**Activity:**
Please give back word for word the lines below, from the first one through the one with "e2 <= e2_d[16:8];".

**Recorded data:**
What follows belongs to an exercise in optimizing a design on an open flow for small area and a short achievable clock period; a production flow would make more cautious choices. Function was checked by simulation only, so behaviour that the tests miss may differ from the original.

Design ff_mult32appx, start of the top module:
module ff_mult32appx(clk, aa, bb, yy1, yy2);
  input clk;
  input [31:0] aa;
  input [31:0] bb;
  output [63:0] yy1, yy2;
  wire [33:0] bx = {1'b0, bb, 1'b0};
  wire [16:0] e1_d, e2_d, en_d;
  genvar j;
  generate for (j = 0; j < 16; j = j + 1) begin : g_enc
    wire hi = bx[2*j+2], mi = bx[2*j+1], lo = bx[2*j];
    assign e1_d[j] = mi ^ lo;
    assign e2_d[j] = (hi & ~mi & ~lo) | (~hi & mi & lo);
    assign en_d[j] = hi;
  end endgenerate
  assign e1_d[16] = bb[31];
  assign e2_d[16] = 1'b0;
  assign en_d[16] = 1'b0;
  wire [102:0] cs_d;
  mult32_low u_low (.aa(aa), .e1_d(e1_d[7:0]), .e2_d(e2_d[7:0]), .en_d(en_d), .cs(cs_d));
  reg [31:0] a1;
  reg [16:8] e1, e2, en;
  reg [102:0] cs;
  reg za, zb, b1one;
  always @(posedge clk) begin
    a1 <= aa;
    e1 <= e1_d[16:8];
    e2 <= e2_d[16:8];
    en <= en_d[16:8];
    cs <= cs_d;
    za <= ~|aa;
    zb <= ~|bb;
    b1one <= (bb == 32'd1);
  end
  wire [63:0] s0_d;
  wire [63:0] pp_d;
  wire [15:0] bg_d;
  wire [15:0] bp_d;
  mult32_tree u_tree (.a1(a1), .e1(e1), .e2(e2), .en(en), .cs(cs), .s0(s0_d), .pp(pp_d), .bg(bg_d), .bp(bp_d));
  wire [63:0] y1_d;
  signed_Mult32_3_Y21_final_4 u_appx (.a(a1), .zero(za | zb), .one(b1one), .y(y1_d));
  reg  [63:0] s0;
  reg  [63:0] pp;
  reg  [15:0] bg;
  reg  [15:0] bp;
  reg [63:0] yy1;
  always @(posedge clk) begin
    s0 <= s0_d;
    pp <= pp_d;
    bg <= bg_d;
    bp <= bp_d;
    yy1 <= y1_d;
  end
  mult32exact u_add (.s0(s0), .pp(pp), .bg(bg), .bp(bp), .y(yy2));
endmodule
Size: ~4600 cells after synthesis, ~320 flip-flops, roughly 38000 sq um of cells after synthesis.
Settings: LEC_CHECK=0, CAP_MARGIN=20, CORE_MARGIN=2, CORE_UTILIZATION=40, SETUP_SLACK_MARGIN=4.0, SLEW_MARGIN=20; clock period 8.0 ns.
run.sh (not shown) runs the stock make flow with config.mk's settings and CLKGATE_MAP_FILE= SYNTH_SCRIPT=/design/flow/synth_recipe.tcl, a recipe that flattens the netlist after the stock synthesis.
The baseline completed without violations.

**Task solution:**
What follows belongs to an exercise in optimizing a design on an open flow for small area and a short achievable clock period; a production flow would make more cautious choices. Function was checked by simulation only, so behaviour that the tests miss may differ from the original.

Design ff_mult32appx, start of the top module:
module ff_mult32appx(clk, aa, bb, yy1, yy2);
  input clk;
  input [31:0] aa;
  input [31:0] bb;
  output [63:0] yy1, yy2;
  wire [33:0] bx = {1'b0, bb, 1'b0};
  wire [16:0] e1_d, e2_d, en_d;
  genvar j;
  generate for (j = 0; j < 16; j = j + 1) begin : g_enc
    wire hi = bx[2*j+2], mi = bx[2*j+1], lo = bx[2*j];
    assign e1_d[j] = mi ^ lo;
    assign e2_d[j] = (hi & ~mi & ~lo) | (~hi & mi & lo);
    assign en_d[j] = hi;
  end endgenerate
  assign e1_d[16] = bb[31];
  assign e2_d[16] = 1'b0;
  assign en_d[16] = 1'b0;
  wire [102:0] cs_d;
  mult32_low u_low (.aa(aa), .e1_d(e1_d[7:0]), .e2_d(e2_d[7:0]), .en_d(en_d), .cs(cs_d));
  reg [31:0] a1;
  reg [16:8] e1, e2, en;
  reg [102:0] cs;
  reg za, zb, b1one;
  always @(posedge clk) begin
    a1 <= aa;
    e1 <= e1_d[16:8];
    e2 <= e2_d[16:8];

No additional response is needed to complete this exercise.